The Deuterium Isotope Effect as a Tool to Investigate Enzyme Catalysis: Proton‐Transfer Control Mechanisms in Cytochrome c Oxidase

Abstract

AbstractCytochrome c oxidase is a membrane‐bound redox‐driven proton pump. The coupling of the exergonic electron‐transfer reactions from cytochrome c to oxygen to proton translocation across the membrane requires control of internal electron‐ and proton‐transfer reactions. In this work, we focus on the kinetics of electron and proton transfer during those reaction steps that are coupled to proton pumping in cytochrome c oxidase. The results show that during the first pumping step (peroxy → oxoferryl transition), proton transfer regulates intramolecular electron transfer.

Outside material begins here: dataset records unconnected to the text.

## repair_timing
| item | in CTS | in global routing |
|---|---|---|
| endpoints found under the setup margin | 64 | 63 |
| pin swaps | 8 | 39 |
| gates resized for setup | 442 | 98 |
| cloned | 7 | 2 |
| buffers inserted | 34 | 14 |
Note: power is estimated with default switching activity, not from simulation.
<file path="src/rtl/sclk_burst_gen.sv">
// -----------------------------------------------------------------------------
// sclk_burst_gen
//
// Generates a burst of N pulses on a divided serial clock. Each pulse is H clk
// cycles low followed by H clk cycles high, so the period is 2*H at 50 % duty.
// H and N are captured when the burst starts. Changes to them while a burst is
// running have no effect.
//
// Parameters
//   HP_W           width of the half-period field (clk cycles)
//   CNT_W          width of the pulse-count field
//
// Ports
//   clk            single clock, all state updates on its rising edge
//   nrst           asynchronous active-low reset
//   i_start        one-cycle request to begin a burst (only honoured in IDLE)
//   i_abort        ends a running burst (LOW/HIGH) without o_done
//   i_half_period  H, clk cycles per sclk half-period (0 is treated as 1)
//   i_n_pulses     N, sclk pulses per burst (0 gives an immediate o_done)
//   o_sclk         registered divided clock, high only in HIGH
//   o_rise         one-cycle strobe in the first HIGH cycle of each pulse
//   o_busy         high while in LOW or HIGH
//   o_done         one-cycle completion pulse (DONE state)
//   o_pulse_idx    number of pulses completed in the current burst
// -----------------------------------------------------------------------------
module sclk_burst_gen #(
    parameter int HP_W  = 8,
    parameter int CNT_W = 16
) (
    input  logic             clk,
    input  logic             nrst,
    input  logic             i_start,
    input  logic             i_abort,
    input  logic [HP_W-1:0]  i_half_period,
    input  logic [CNT_W-1:0] i_n_pulses,
    output logic             o_sclk,
    output logic             o_rise,
    output logic             o_busy,
    output logic             o_done,
    output logic [CNT_W-1:0] o_pulse_idx
);

    typedef enum logic [1:0] {
        S_IDLE = 2'd0,
        S_LOW  = 2'd1,
        S_HIGH = 2'd2,
        S_DONE = 2'd3
    } state_t;

    state_t           state_reg;
    logic [HP_W-1:0]  h_reg;
    logic [CNT_W-1:0] n_reg;
    logic [HP_W-1:0]  phase_reg;

    // Effective half-period: a latched H of 0 behaves like 1.
    logic [HP_W-1:0]  h_eff;
    logic [HP_W-1:0]  h_last;
    logic             phase_last;
    // One bit wider so the "more pulses to go" test cannot overflow at N max.
    logic [CNT_W:0]   pulse_inc;

    assign h_eff      = (h_reg == '0) ? {{(HP_W-1){1'b0}}, 1'b1} : h_reg;
    assign h_last     = h_eff - {{(HP_W-1){1'b0}}, 1'b1};
    assign phase_last = (phase_reg == h_last);
    assign pulse_inc  = {1'b0, o_pulse_idx} + {{CNT_W{1'b0}}, 1'b1};

    // Outputs are registered alongside the state, so every output is set from
    // the state being entered rather than decoded from state_reg afterwards.
    always_ff @(posedge clk or negedge nrst) begin
        if (!nrst) begin
            state_reg   <= S_IDLE;
            h_reg       <= '0;
            n_reg       <= '0;
            phase_reg   <= '0;
            o_sclk      <= 1'b0;
            o_rise      <= 1'b0;
            o_busy      <= 1'b0;
            o_done      <= 1'b0;
            o_pulse_idx <= '0;
        end else begin
            o_rise <= 1'b0;
            o_done <= 1'b0;
            case (state_reg)
                S_IDLE: begin
                    if (i_start) begin
                        h_reg       <= i_half_period;
                        n_reg       <= i_n_pulses;
                        phase_reg   <= '0;
                        o_pulse_idx <= '0;
                        o_sclk      <= 1'b0;
                        if (i_n_pulses == '0) begin
                            state_reg <= S_DONE;
                            o_busy    <= 1'b0;
                            o_done    <= 1'b1;
                        end else begin
                            state_reg <= S_LOW;
                            o_busy    <= 1'b1;
                        end
                    end
                end
                S_LOW: begin
                    if (i_abort) begin
                        state_reg <= S_IDLE;
                        o_sclk    <= 1'b0;
                        o_busy    <= 1'b0;
                    end else if (phase_last) begin
                        state_reg <= S_HIGH;
                        phase_reg <= '0;
                        o_sclk    <= 1'b1;
                        o_rise    <= 1'b1;
                    end else begin
                        phase_reg <= phase_reg + {{(HP_W-1){1'b0}}, 1'b1};
                    end
                end
                S_HIGH: begin
                    if (i_abort) begin
                        state_reg <= S_IDLE;
                        o_sclk    <= 1'b0;
                        o_busy    <= 1'b0;
                    end else if (phase_last) begin
                        phase_reg   <= '0;
                        o_sclk      <= 1'b0;
                        o_pulse_idx <= pulse_inc[CNT_W-1:0];
                        if (pulse_inc < {1'b0, n_reg}) begin
                            state_reg <= S_LOW;
                        end else begin
                            state_reg <= S_DONE;
                            o_busy    <= 1'b0;
                            o_done    <= 1'b1;
                        end
                    end else begin
                        phase_reg <= phase_reg + {{(HP_W-1){1'b0}}, 1'b1};
                    end
                end
                S_DONE: begin
                    // Completion always finishes; start and abort are ignored.
                    state_reg <= S_IDLE;
                    o_sclk    <= 1'b0;
                    o_busy    <= 1'b0;
                end
                default: begin
                    state_reg <= S_IDLE;
                    o_sclk    <= 1'b0;
                    o_busy    <= 1'b0;
                end
            endcase
        end
    end

endmodule
</file>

The proton transfer takes place in two steps: (1) Internal proton transfer from a protonatable group, proposed to be Glu(I‐286), in the so‐called D‐pathway, to an oxygen intermediate at the binuclear center (τ ≅ 100 μs); (2) Rapid re‐protonation of Glu(I‐286) from the bulk solution (τ < 100 μs). Only after proton uptake from solution the last (fourth) electron is transferred “one step closer” towards the binuclear center (from CuA to heme a). During the second proton‐pumping step (oxoferryl → oxidized), this electron is transferred to the binuclear center, linked to the uptake of a proton through the D‐pathway. The electron‐transfer rate displays a kinetic‐isotope effect (kH/kD) of 6 ± 1 (in a pH range in which the pH dependence of the rate is small), which indicates that the electron transfer is rate‐limited by the proton transfer. The entry into the D‐pathway (around Asp(I‐132)) is composed of a cluster of negatively‐charged amino acid residues together with a number of histidines, forming a so‐called proton‐collecting antenna designed to allow rapid protonation of groups within the proton‐transfer pathway.